北、核兵器開発本当に断念?
Japan In-depth / 2018年4月25日 7時0分
宮家邦彦(立命館大学 客員教授・外交政策研究所代表)
宮家邦彦の外交・安保カレンダー2018#17
2018年4月23-29日
【まとめ】
・北朝鮮は核実験と長距離ミサイル発射実験の中止を発表。
・最悪、北朝鮮が譲歩せず、経済改革開放や日朝関係正常化等の議論が動き出すかもしれない。
・ 北朝鮮が容易に核兵器開発を断念するとは思えない。南北首脳会談に注目。
【注:この記事には複数の写真が含まれています。サイトによっては全て表示されず、写真説明と出典のみ記されていることがあります。その場合はJapan In-depthのサイトhttp://japan-indepth.jp/?p=39580でお読みください。】
先週、北朝鮮は核実験と長距離ミサイル発射実験の中止を発表した。日本には、安倍政権は「蚊帳の外」で後手後手に回っている、全てが「アメリカ頼み」で主体性がないなどと批判する向きもあるが、幸い日本メディアの論調は今も北朝鮮に対する懐疑論が根強い。まだまだ日本の知識人は、一部例外を除けば、概ね健全だと感じた。

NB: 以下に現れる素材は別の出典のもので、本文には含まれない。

**src/dnc_pkg.sv**
```systemverilog
// Shared types and constants for the decimated normalized correlation block.
// No dependencies.
`default_nettype none
package dnc_pkg;
    localparam int ACC_W = 64;
    localparam int Q_W = 16;
    localparam int QUEUE_DEPTH = 4;
    localparam int QUEUE_AW = 2;

    typedef struct packed {
        logic [ACC_W-1:0] sum_a;
        logic [ACC_W-1:0] sum_b;
        logic [ACC_W-1:0] sum_c;
    } dnc_job_t;

    typedef enum logic [2:0] {
        BE_IDLE,
        BE_PREP,
        BE_SEARCH,
        BE_MUL,
        BE_CMP,
        BE_OUT
    } dnc_be_state_t;
endpackage
`default_nettype wire

```
**src/dnc_queue.sv**
```systemverilog
// Short FIFO of accumulated sums between front and back end.
// Depends on dnc_pkg.
`default_nettype none
module dnc_queue (
    input  wire logic          aclk,
    input  wire logic          aresetn,
    input  wire logic          in_valid,
    output logic               in_ready,
    input  dnc_pkg::dnc_job_t  in_job,
    output logic               out_valid,
    input  wire logic          out_ready,
    output dnc_pkg::dnc_job_t  out_job
);
    import dnc_pkg::*;

    dnc_job_t          mem [QUEUE_DEPTH];
    logic [QUEUE_AW-1:0] wr_reg, rd_reg;
    logic [QUEUE_AW:0]   cnt_reg;
    logic              push, pop;

    assign in_ready = (cnt_reg != (QUEUE_AW + 1)'(QUEUE_DEPTH));
    assign out_valid = (cnt_reg != '0);
    assign push = in_valid && in_ready;
    assign pop = out_valid && out_ready;
    assign out_job = mem[rd_reg];

    always_ff @(posedge aclk) begin
        if (push) begin
            mem[wr_reg] <= in_job;
        end
    end

    always_ff @(posedge aclk) begin
        if (!aresetn) begin
            wr_reg  <= '0;
            rd_reg  <= '0;
            cnt_reg <= '0;
        end else begin
            if (push) wr_reg <= wr_reg + 1'b1;
            if (pop) rd_reg <= rd_reg + 1'b1;
            cnt_reg <= cnt_reg + (QUEUE_AW + 1)'(push) - (QUEUE_AW + 1)'(pop);
        end
    end
endmodule
`default_nettype wire

```
--- src/dnc_pkg.sv ---
// Shared types and constants for the decimated normalized correlation block.
// No dependencies.
`default_nettype none
package dnc_pkg;
    localparam int ACC_W = 64;
    localparam int Q_W = 16;
    localparam int QUEUE_DEPTH = 4;
    localparam int QUEUE_AW = 2;

    typedef struct packed {
        logic [ACC_W-1:0] sum_a;
        logic [ACC_W-1:0] sum_b;
        logic [ACC_W-1:0] sum_c;
    } dnc_job_t;

    typedef enum logic [2:0] {
        BE_IDLE,
        BE_PREP,
        BE_SEARCH,
        BE_MUL,
        BE_CMP,
        BE_OUT
    } dnc_be_state_t;
endpackage
`default_nettype wire

--- src/dnc_front.sv ---
// Front end: decimation phase and saturating multiply-accumulate.
// Depends on dnc_pkg.
`default_nettype none
module dnc_front #(
    parameter int SAMPLE_BITS = 24
) (
    input  wire logic                    aclk,
    input  wire logic                    aresetn,
    input  wire logic                    cfg_we,
    input  wire logic [15:0]             cfg_wdata,
    input  wire logic                    s_valid,
    output logic                         s_ready,
    input  wire logic [23:0]             s_long_sample,
    input  wire logic [23:0]             s_short_sample,
    input  wire logic                    s_last_item,
    output logic                         job_valid,
    input  wire logic                    job_ready,
    output dnc_pkg::dnc_job_t            job
);
    import dnc_pkg::*;

    localparam int PRODUCT_W = 2 * SAMPLE_BITS;

    logic [15:0]      ratio_reg;
    logic [15:0]      phase_reg;
    logic [ACC_W-1:0] sa_reg, sb_reg, sc_reg;
    logic             p_valid_reg, p_last_reg, p_use_reg;
    logic [PRODUCT_W-1:0] pa_reg, pb_reg, pc_reg;
    logic             j_valid_reg;
    dnc_job_t         j_reg;
    logic [SAMPLE_BITS-1:0] ls, ss;
    logic [15:0]      step, phase_inc;
    logic [ACC_W:0]   na, nb, nc;
    logic [ACC_W-1:0] fa, fb, fc;
    logic             stall;

    assign ls = s_long_sample[SAMPLE_BITS-1:0];
    assign ss = s_short_sample[SAMPLE_BITS-1:0];
    assign step = (ratio_reg == 16'd0) ? 16'd1 : ratio_reg;
    assign phase_inc = phase_reg + 16'd1;
    assign stall = j_valid_reg && !job_ready;
    assign s_ready = !stall;

    always_comb begin
        na = {1'b0, sa_reg} + (ACC_W + 1)'(pa_reg);
        nb = {1'b0, sb_reg} + (ACC_W + 1)'(pb_reg);
        nc = {1'b0, sc_reg} + (ACC_W + 1)'(pc_reg);
        fa = na[ACC_W] ? '1 : na[ACC_W-1:0];
        fb = nb[ACC_W] ? '1 : nb[ACC_W-1:0];
        fc = nc[ACC_W] ? '1 : nc[ACC_W-1:0];
        if (!p_use_reg) begin
            fa = sa_reg;
            fb = sb_reg;
            fc = sc_reg;
        end
    end

    always_ff @(posedge aclk) begin
        if (!aresetn) begin
            ratio_reg   <= 16'd1;
            phase_reg   <= '0;
            sa_reg      <= '0;
            sb_reg      <= '0;
            sc_reg      <= '0;
            p_valid_reg <= 1'b0;
            p_use_reg   <= 1'b0;
            p_last_reg  <= 1'b0;
            j_valid_reg <= 1'b0;
        end else begin
            if (cfg_we) begin
                ratio_reg <= cfg_wdata;
            end
            if (!stall && p_valid_reg && p_last_reg) begin
                j_valid_reg <= 1'b1;
            end else if (job_ready) begin
                j_valid_reg <= 1'b0;
            end
            if (!stall) begin
                if (p_valid_reg) begin
                    if (p_last_reg) begin
                        j_reg.sum_a <= fa;
                        j_reg.sum_b <= fb;
                        j_reg.sum_c <= fc;
                        sa_reg <= '0;
                        sb_reg <= '0;
                        sc_reg <= '0;
                    end else begin
                        sa_reg <= fa;
                        sb_reg <= fb;
                        sc_reg <= fc;
                    end
                end
                p_valid_reg <= s_valid;
                if (s_valid) begin
                    p_use_reg  <= (phase_reg == 16'd0);
                    p_last_reg <= s_last_item;
                    pa_reg <= PRODUCT_W'(ls) * PRODUCT_W'(ls);
                    pb_reg <= PRODUCT_W'(ss) * PRODUCT_W'(ss);
                    pc_reg <= PRODUCT_W'(ls) * PRODUCT_W'(ss);
                    if (s_last_item || phase_inc >= step) begin
                        phase_reg <= '0;
                    end else begin
                        phase_reg <= phase_inc;
                    end
                end
            end
        end
    end

    assign job_valid = j_valid_reg;
    assign job = j_reg;
endmodule
`default_nettype wire
--- src/hw/rtl/sig_pkg.sv ---
`default_nettype none

package sig_pkg;

   // frame geometry
   localparam int LINES_PER_FRAME = 262;
   localparam int DOTS_PER_LINE   = 455;
   localparam int VERT_OFFSET     = 22;
   localparam int DOTS_PER_TICK   = 4;

   localparam int LINE_W  = 9;
   localparam int DOT_W   = 9;
   localparam int COUNT_W = 18;
   localparam int REG_W   = 8;

   // chip line = line counter + this bias, wrapped at the frame length
   localparam int CHIP_BIAS = LINES_PER_FRAME - (VERT_OFFSET % LINES_PER_FRAME);

   // mode register bits
   localparam int MODE_ENABLE_BIT    = 3;
   localparam int MODE_ONE_INSTR_BIT = 2;

   // item opcodes
   typedef enum logic [1:0] {
      OP_TICK       = 2'd0,
      OP_LINE_START = 2'd1,
      OP_CLEAR      = 2'd2
   } opcode_type;

   // register indexes
   typedef enum logic [1:0] {
      CSR_MATCH_LINE  = 2'd0,
      CSR_MODE_BITS   = 2'd1,
      CSR_VECTOR_BYTE = 2'd2
   } csr_index_type;

   typedef struct packed {
      logic [1:0] opcode;
      logic       acknowledge;
      logic       instruction_done;
   } item_type;

   typedef struct packed {
      logic [REG_W-1:0] match_line;
      logic [REG_W-1:0] mode_bits;
      logic [REG_W-1:0] vector_byte;
   } cfg_type;

   typedef struct packed {
      logic             int_level;
      logic [REG_W-1:0] ack_data;
      logic             line_complete;
   } result_type;

endpackage

`default_nettype wire

--- src/hw/rtl/sig_core.sv ---
`default_nettype none

module sig_core
   import sig_pkg::*;
(
   input  wire logic       clock,
   input  wire logic       reset,
   input  wire logic       step,
   input  wire item_type   item,
   input  wire cfg_type    cfg,
   output      result_type result
);

   logic               asserted_ff, asserted_in;
   logic               one_instr_ff, one_instr_in;
   logic               armed_ff, armed_in;
   logic [COUNT_W-1:0] dots_left_ff, dots_left_in;
   logic [REG_W-1:0]   vector_ff, vector_in;
   logic [DOT_W-1:0]   dot_ff, dot_in;
   logic [LINE_W-1:0]  line_ff, line_in;

   logic [LINE_W-1:0]  lc_mod;
   logic [LINE_W:0]    chip_sum;
   logic [LINE_W:0]    chip_line;
   logic               line_hit;
   logic [LINE_W-1:0]  lines_left;
   logic [COUNT_W-1:0] total_dots;
   logic [COUNT_W-1:0] dot_wide;
   logic [DOT_W:0]     pos;
   logic [LINE_W:0]    line_next;
   logic [REG_W-1:0]   ack_data;
   logic               complete;

   // chip line number, match for line start, and dots left to the frame end
   always_comb begin
      lc_mod = (line_ff >= LINE_W'(LINES_PER_FRAME)) ?
               line_ff - LINE_W'(LINES_PER_FRAME) : line_ff;
      chip_sum  = {1'b0, lc_mod} + (LINE_W+1)'(CHIP_BIAS);
      chip_line = (chip_sum >= (LINE_W+1)'(LINES_PER_FRAME)) ?
                  chip_sum - (LINE_W+1)'(LINES_PER_FRAME) : chip_sum;
      line_hit  = (chip_line == {2'b00, cfg.match_line}) && cfg.mode_bits[MODE_ENABLE_BIT];
      lines_left = LINE_W'(LINES_PER_FRAME) - line_ff;
      total_dots = (line_ff < LINE_W'(LINES_PER_FRAME)) ?
                   COUNT_W'(lines_left) * COUNT_W'(DOTS_PER_LINE) : '0;
      dot_wide   = COUNT_W'(dot_ff);
   end

   // next state and result for one word
   always_comb begin
      asserted_in  = asserted_ff;
      one_instr_in = one_instr_ff;
      armed_in     = armed_ff;
      dots_left_in = dots_left_ff;
      vector_in    = vector_ff;
      dot_in       = dot_ff;
      line_in      = line_ff;
      ack_data     = '0;
      complete     = 1'b0;
      pos          = '0;
      line_next    = '0;
      unique case (item.opcode)
         OP_TICK: begin
            // acknowledge drives the vector and releases
            if (item.acknowledge) begin
               ack_data     = vector_ff;
               asserted_in  = 1'b0;
               one_instr_in = 1'b0;
               armed_in     = 1'b0;
               dots_left_in = '0;
            end
            // countdown to the next frame start
            if (armed_in) begin
               dots_left_in = (dots_left_in > COUNT_W'(DOTS_PER_TICK)) ?
                              dots_left_in - COUNT_W'(DOTS_PER_TICK) : '0;
               if (dots_left_in == '0) begin
                  asserted_in = 1'b0;
                  armed_in    = 1'b0;
               end
            end
            // release at instruction end
            if (item.instruction_done && one_instr_in) begin
               asserted_in  = 1'b0;
               one_instr_in = 1'b0;
            end
            // dot advance and line wrap
            pos = {1'b0, dot_ff} + (DOT_W+1)'(DOTS_PER_TICK);
            if (pos >= (DOT_W+1)'(DOTS_PER_LINE)) begin
               pos       = pos - (DOT_W+1)'(DOTS_PER_LINE);
               complete  = 1'b1;
               line_next = {1'b0, line_ff} + (LINE_W+1)'(1);
               if (line_next >= (LINE_W+1)'(LINES_PER_FRAME)) begin
                  line_next = '0;
               end
               line_in = line_next[LINE_W-1:0];
            end
            dot_in = pos[DOT_W-1:0];
         end
         OP_LINE_START: begin
            if (line_hit) begin
               asserted_in = 1'b1;
               vector_in   = cfg.vector_byte;
               if (!cfg.mode_bits[MODE_ONE_INSTR_BIT]) begin
                  one_instr_in = 1'b0;
                  armed_in     = 1'b1;
                  dots_left_in = (total_dots > dot_wide) ? total_dots - dot_wide : '0;
               end else begin
                  one_instr_in = 1'b1;
                  armed_in     = 1'b0;
                  dots_left_in = '0;
               end
            end
         end
         OP_CLEAR: begin
            asserted_in  = 1'b0;
            one_instr_in = 1'b0;
            armed_in     = 1'b0;
            dots_left_in = '0;
         end
         default: begin
         end
      endcase
      result.int_level     = asserted_in;
      result.ack_data      = ack_data;
      result.line_complete = complete;
   end

   // state registers
   always_ff @(posedge clock) begin
      if (reset) begin
         asserted_ff  <= 1'b0;
         one_instr_ff <= 1'b0;
         armed_ff     <= 1'b0;
         dots_left_ff <= '0;
         vector_ff    <= '0;
         dot_ff       <= '0;
         line_ff      <= '0;
      end else if (step) begin
         asserted_ff  <= asserted_in;
         one_instr_ff <= one_instr_in;
         armed_ff     <= armed_in;
         dots_left_ff <= dots_left_in;
         vector_ff    <= vector_in;
         dot_ff       <= dot_in;
         line_ff      <= line_in;
      end
   end

`ifndef SYNTHESIS
   a_armed_needs_line: assert property (@(posedge clock) disable iff (reset)
      armed_ff |-> asserted_ff)
      else $error("countdown armed while the line is released");

   a_modes_exclusive: assert property (@(posedge clock) disable iff (reset)
      !(armed_ff && one_instr_ff))
      else $error("hold and one-instruction modes both active");

   a_count_only_armed: assert property (@(posedge clock) disable iff (reset)
      (dots_left_ff != '0) |-> armed_ff)
      else $error("dots left while no countdown is armed");

   a_counters_in_range: assert property (@(posedge clock) disable iff (reset)
      (dot_ff < DOT_W'(DOTS_PER_LINE)) && (line_ff < LINE_W'(LINES_PER_FRAME)))
      else $error("dot or line counter out of range");

   a_hold_on_stall: assert property (@(posedge clock) disable iff (reset)
      !step |=> $stable(dot_ff) && $stable(line_ff) && $stable(asserted_ff))
      else $error("state moved without a word");
`endif

endmodule

`default_nettype wire

--- src/hw/rtl/scanline_interrupt_generator_top.sv ---
// a request word is held in the input register, and its result is captured in
// the result register once the result side can take it
// throughput: one word per cycle back to back; a stalled result holds the core,
// and the request side takes one more word into the input register, then stalls
// reset: synchronous, active high; clears the configuration registers, the counters,
// the interrupt line and the latched vector, and empties both stages

`default_nettype none

module scanline_interrupt_generator_top
   import sig_pkg::*;
(
   input  wire logic        clock,
   input  wire logic        reset,
   // request channel
   input  wire logic        req_tvalid,
   output      logic        req_tready,
   input  wire logic [7:0]  req_tdata,   // [0] acknowledge, [1] instruction_done, rest zero
   input  wire logic [1:0]  req_tuser,   // [1:0] opcode
   // result channel
   output      logic        rsp_tvalid,
   input  wire logic        rsp_tready,
   output      logic [15:0] rsp_tdata,   // [0] int_level, [8:1] ack_data, rest zero
   output      logic        rsp_tlast,   // line_complete
   // configuration writes
   input  wire logic        csr_we,
   input  wire logic [1:0]  csr_index,
   input  wire logic [7:0]  csr_wdata
);

   cfg_type    cfg_ff;
   logic       in_valid_ff, in_valid_in;
   item_type   in_item_ff;
   logic       out_valid_ff, out_valid_in;
   result_type out_ff;
   result_type core_result;
   logic       req_fire;
   logic       step;

   // configuration registers
   always_ff @(posedge clock) begin
      if (reset) begin
         cfg_ff <= '0;
      end else if (csr_we) begin
         case (csr_index)
            CSR_MATCH_LINE:  cfg_ff.match_line  <= csr_wdata;
            CSR_MODE_BITS:   cfg_ff.mode_bits   <= csr_wdata;
            CSR_VECTOR_BYTE: cfg_ff.vector_byte <= csr_wdata;
            default: begin
            end
         endcase
      end
   end

   // stage handshake
   always_comb begin
      step         = in_valid_ff && (!out_valid_ff || rsp_tready);
      req_tready   = !in_valid_ff || step;
      req_fire     = req_tvalid && req_tready;
      in_valid_in  = req_fire || (in_valid_ff && !step);
      out_valid_in = step || (out_valid_ff && !rsp_tready);
   end

   always_ff @(posedge clock) begin
      if (reset) begin
         in_valid_ff  <= 1'b0;
         out_valid_ff <= 1'b0;
      end else begin
         in_valid_ff  <= in_valid_in;
         out_valid_ff <= out_valid_in;
      end
   end

   // input word register
   always_ff @(posedge clock) begin
      if (req_fire) begin
         in_item_ff.opcode           <= req_tuser;
         in_item_ff.acknowledge      <= req_tdata[0];
         in_item_ff.instruction_done <= req_tdata[1];
      end
   end

   sig_core u_core (
      .clock  (clock),
      .reset  (reset),
      .step   (step),
      .item   (in_item_ff),
      .cfg    (cfg_ff),
      .result (core_result)
   );

   // result word register
   always_ff @(posedge clock) begin
      if (step) begin
         out_ff <= core_result;
      end
   end

   assign rsp_tvalid = out_valid_ff;
   assign rsp_tdata  = {7'b0, out_ff.ack_data, out_ff.int_level};
   assign rsp_tlast  = out_ff.line_complete;

endmodule

`default_nettype wire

▲写真 訪米した安倍首相とトランプ大統領 2018年4月18日 出典 首相官邸
但し、北朝鮮の「微笑外交」により推測記事の自己増殖が始まった現状は決して楽観できない。今後も韓国大統領の前のめり姿勢が続けば、北朝鮮に対し必要以上に譲歩する動きが表面化するかもしれない。この点、最近のトランプ氏の発言の方が意外にバランスが取れている。これも、何時変わるかは分からないのだが・・・。
最悪の場合、北朝鮮が十分な譲歩をしないままに、
●南北首脳会談で朝鮮戦争の終結方法が真剣に議論され、
●米朝首脳会談で「非核化」プロセスに妥協が成立し、
●経済制裁の段階的解除の可能性が具体化し、
●平和条約締結やそれに伴う在韓米軍撤退議論が始まり、
●北朝鮮経済の改革開放や日朝関係正常化などの議論が十分な検証を伴わないまま動き出すかもしれない点は要注意である。
一方、北朝鮮が容易に核兵器開発を断念するとは思えない。一定期間経過後は希望が失望に変わり、信頼が不信に急変する時が来る可能性も十分あるだろう。当面はどちらに転んでも良いように、頭の体操を続けておく必要がある。その意味でも、今週27日に予定される南北首脳会談が注目される。
〇 欧州・ロシア
23-25日にメキシコ大統領が独蘭西を訪問する。24日には南米のメルコスールとEUが貿易協議を行う。25日には日本の外相がEUを訪問し、政治経済両面で協議を行う。